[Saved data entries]
────────────────────────────────────────

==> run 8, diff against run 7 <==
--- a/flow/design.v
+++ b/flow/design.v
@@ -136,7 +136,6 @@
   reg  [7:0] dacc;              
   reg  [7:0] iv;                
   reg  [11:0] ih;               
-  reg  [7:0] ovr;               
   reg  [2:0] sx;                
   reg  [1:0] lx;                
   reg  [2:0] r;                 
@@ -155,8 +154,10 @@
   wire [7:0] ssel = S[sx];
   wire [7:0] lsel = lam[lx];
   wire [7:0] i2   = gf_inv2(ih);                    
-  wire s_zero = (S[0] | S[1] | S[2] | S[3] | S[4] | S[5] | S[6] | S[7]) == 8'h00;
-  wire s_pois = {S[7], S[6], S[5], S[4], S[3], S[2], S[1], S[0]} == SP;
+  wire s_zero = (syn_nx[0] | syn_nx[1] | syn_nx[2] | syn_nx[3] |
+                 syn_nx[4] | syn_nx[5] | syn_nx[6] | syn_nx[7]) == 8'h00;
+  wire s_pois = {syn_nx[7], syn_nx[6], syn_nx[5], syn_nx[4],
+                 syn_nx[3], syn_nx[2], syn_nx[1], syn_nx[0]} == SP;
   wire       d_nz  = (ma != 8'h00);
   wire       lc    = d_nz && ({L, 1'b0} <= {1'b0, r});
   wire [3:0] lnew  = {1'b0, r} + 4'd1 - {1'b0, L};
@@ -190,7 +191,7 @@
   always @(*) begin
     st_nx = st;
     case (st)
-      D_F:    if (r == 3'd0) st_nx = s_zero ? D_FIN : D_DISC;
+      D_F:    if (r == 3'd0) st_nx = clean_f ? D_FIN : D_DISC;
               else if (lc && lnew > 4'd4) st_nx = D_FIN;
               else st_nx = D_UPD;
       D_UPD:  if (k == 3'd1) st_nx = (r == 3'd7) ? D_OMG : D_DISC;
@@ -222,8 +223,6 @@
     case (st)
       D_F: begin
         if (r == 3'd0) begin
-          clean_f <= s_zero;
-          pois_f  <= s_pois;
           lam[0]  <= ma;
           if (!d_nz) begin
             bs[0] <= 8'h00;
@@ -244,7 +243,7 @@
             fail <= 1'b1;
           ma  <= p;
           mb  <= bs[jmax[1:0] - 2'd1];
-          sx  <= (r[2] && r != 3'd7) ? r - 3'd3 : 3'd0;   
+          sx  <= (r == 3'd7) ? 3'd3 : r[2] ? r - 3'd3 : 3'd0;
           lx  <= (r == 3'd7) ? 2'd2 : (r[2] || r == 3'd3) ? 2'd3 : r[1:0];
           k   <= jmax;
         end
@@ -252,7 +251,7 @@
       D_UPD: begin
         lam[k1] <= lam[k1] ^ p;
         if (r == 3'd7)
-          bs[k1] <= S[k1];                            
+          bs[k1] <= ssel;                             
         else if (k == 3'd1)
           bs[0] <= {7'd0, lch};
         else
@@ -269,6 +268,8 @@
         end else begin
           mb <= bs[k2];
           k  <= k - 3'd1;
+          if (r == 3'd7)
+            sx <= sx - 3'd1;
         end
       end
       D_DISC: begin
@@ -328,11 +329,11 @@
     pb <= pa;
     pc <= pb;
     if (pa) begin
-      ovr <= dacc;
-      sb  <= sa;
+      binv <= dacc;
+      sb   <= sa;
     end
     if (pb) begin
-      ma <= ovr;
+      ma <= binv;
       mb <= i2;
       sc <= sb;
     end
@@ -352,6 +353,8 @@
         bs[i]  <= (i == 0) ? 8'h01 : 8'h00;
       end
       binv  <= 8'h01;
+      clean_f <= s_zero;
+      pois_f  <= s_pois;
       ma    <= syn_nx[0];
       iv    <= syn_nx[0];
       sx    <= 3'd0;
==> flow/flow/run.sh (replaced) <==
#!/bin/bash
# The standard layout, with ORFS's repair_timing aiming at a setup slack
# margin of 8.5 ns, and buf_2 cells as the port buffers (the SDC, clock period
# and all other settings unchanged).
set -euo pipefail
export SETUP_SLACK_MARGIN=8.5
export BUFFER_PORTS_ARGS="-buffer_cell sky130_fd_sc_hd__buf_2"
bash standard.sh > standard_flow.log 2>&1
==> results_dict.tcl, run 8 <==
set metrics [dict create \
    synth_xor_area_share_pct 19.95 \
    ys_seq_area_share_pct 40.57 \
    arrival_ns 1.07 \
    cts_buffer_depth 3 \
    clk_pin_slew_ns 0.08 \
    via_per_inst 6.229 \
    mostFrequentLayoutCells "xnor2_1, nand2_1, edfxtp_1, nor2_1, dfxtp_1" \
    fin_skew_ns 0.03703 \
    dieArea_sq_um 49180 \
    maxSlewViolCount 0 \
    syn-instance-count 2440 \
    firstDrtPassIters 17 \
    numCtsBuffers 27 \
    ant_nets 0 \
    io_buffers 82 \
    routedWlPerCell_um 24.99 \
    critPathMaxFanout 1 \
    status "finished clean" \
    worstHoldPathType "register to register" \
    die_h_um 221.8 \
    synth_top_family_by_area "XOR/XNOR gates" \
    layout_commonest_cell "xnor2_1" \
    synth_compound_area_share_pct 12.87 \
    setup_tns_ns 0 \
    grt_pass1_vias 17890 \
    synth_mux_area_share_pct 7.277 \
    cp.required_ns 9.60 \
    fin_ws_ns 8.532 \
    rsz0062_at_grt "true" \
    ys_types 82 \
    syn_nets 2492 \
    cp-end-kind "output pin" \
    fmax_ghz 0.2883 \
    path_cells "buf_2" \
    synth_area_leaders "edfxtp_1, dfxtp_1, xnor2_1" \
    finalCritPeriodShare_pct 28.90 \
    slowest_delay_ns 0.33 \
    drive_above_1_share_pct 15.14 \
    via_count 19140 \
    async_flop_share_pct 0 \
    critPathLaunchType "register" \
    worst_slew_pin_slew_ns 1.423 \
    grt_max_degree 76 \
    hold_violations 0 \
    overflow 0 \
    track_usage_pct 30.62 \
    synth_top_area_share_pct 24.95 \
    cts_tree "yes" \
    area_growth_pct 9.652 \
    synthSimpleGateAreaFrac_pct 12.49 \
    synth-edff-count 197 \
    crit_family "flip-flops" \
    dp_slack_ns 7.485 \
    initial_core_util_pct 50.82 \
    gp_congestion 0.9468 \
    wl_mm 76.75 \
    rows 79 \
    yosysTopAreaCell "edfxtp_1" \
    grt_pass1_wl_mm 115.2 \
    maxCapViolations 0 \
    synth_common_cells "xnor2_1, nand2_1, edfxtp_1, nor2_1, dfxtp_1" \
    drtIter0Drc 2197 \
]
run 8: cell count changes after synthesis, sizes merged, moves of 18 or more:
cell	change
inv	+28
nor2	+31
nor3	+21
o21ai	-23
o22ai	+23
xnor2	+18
This is an optimization exercise on Yosys and OpenROAD, whose aim is small area and a short achievable clock period, not a production implementation. No run shown here included a check of the RTL's function; only the layout flow was run. Power is estimated from default activity; no workload was simulated.

==> flow/design.v (outline; a module is shown in full before it is edited, if it fits) <==
// module ce_dalu: 266 lines
// module ce_dalu_mac: 940 lines
// module ce_dalu_add41: 121 lines
// module ce_dalu_add16: 53 lines
// module ce_dalu_inc16: 54 lines
// module ce_dalu_cmp16: 54 lines
module ce_dalu (
    input  wire        clk,
    input  wire        rst,          
    input  wire        ins_valid,    
    input  wire [31:0] ins,          
    input  wire [2:0]  rd_sel,       
    output wire [15:0] rd_data,
    output wire [39:0] acc,          
    output wire [4:0]  flags         
);
  // ...
==> flow/flow/run.sh <==
#!/bin/bash
# Standard layout, with plain buffers (not delay cells) on the ports.
set -euo pipefail
bash standard.sh BUFFER_PORTS_ARGS="-buffer_cell sky130_fd_sc_hd__buf_2" finish > make.log 2>&1
==> flow/standard.sh <==
#!/bin/bash
# synth_recipe.tcl (not shown) runs the flow's synth.tcl, then flattens the netlist and writes it again
# the make line also repeats each setting of config.mk as NAME=value (left out here)
make -C /OpenROAD-flow-scripts/flow DESIGN_CONFIG=/design/flow/config.mk WORK_HOME=/design/flow/orfs CLKGATE_MAP_FILE= SYNTH_SCRIPT=/design/flow/synth_recipe.tcl "${@:-finish}"
==> flow/config.mk <==
export PLATFORM = sky130hd
export DESIGN_NAME = ce_dalu
export DESIGN_NICKNAME = ce_dalu
export VERILOG_FILES = /design/flow/design.v
export SDC_FILE = /design/flow/constraint.sdc
export NUM_CORES = 8
export LEC_CHECK = 0
export ABC_AREA = 1
export CAP_MARGIN = 20
export CORE_MARGIN = 2
export CORE_UTILIZATION = 45
export CTS_CLUSTER_DIAMETER = 50
export CTS_CLUSTER_SIZE = 10
export SLEW_MARGIN = 20
==> flow/constraint.sdc <==
create_clock -name core_clock -period 20.0 [get_ports {clk}]
set_input_delay 4.0000 -clock core_clock [delete_from_list [all_inputs] [get_ports {clk}]]
set_output_delay 4.0000 -clock core_clock [all_outputs]
set_load 0.01 [all_outputs]
Source: an optimization exercise on an open RTL-to-GDS flow (aim: small area). Production flows keep margins and buffers that such runs may drop. The RTL of this run was laid out without a check of its function. Power and IR drop assume default switching activity.

<file path="run.sh">
#!/bin/bash
# synth_recipe.tcl (not shown) runs the flow's synth.tcl, then flattens the netlist and writes it again
# the make line also repeats each setting of config.mk as NAME=value (left out here)
make -C /OpenROAD-flow-scripts/flow DESIGN_CONFIG=/design/flow/config.mk WORK_HOME=/design/flow/orfs CLKGATE_MAP_FILE= SYNTH_SCRIPT=/design/flow/synth_recipe.tcl finish
</file>
<file path="config.mk">
export PLATFORM = sky130hd
export DESIGN_NAME = acq_xm16
export DESIGN_NICKNAME = acq_xm16
export VERILOG_FILES = /design/flow/design.v
export SDC_FILE = /design/flow/constraint.sdc
export NUM_CORES = 4
export LEC_CHECK = 0
export CAP_MARGIN = 20
export CORE_MARGIN = 2
export CORE_UTILIZATION = 40
export SLEW_MARGIN = 20
</file>
<file path="constraint.sdc">
create_clock -name core_clock -period 14.0 [get_ports {clk}]
set_input_delay 2.8000 -clock core_clock [delete_from_list [all_inputs] [get_ports {clk}]]
set_output_delay 2.8000 -clock core_clock [all_outputs]
set_load 0.01 [all_outputs]
</file>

────────────────────────────────────────

Your instructions: Could you reproduce exactly the lines of the entries above, from the one with "lam[k1] <= lam[k1] ^ p;" through the one with "-269,6 +268,8 @@", and nothing else?

Response to this exercise:
         lam[k1] <= lam[k1] ^ p;
         if (r == 3'd7)
-          bs[k1] <= S[k1];                            
+          bs[k1] <= ssel;                             
         else if (k == 3'd1)
           bs[0] <= {7'd0, lch};
         else
@@ -269,6 +268,8 @@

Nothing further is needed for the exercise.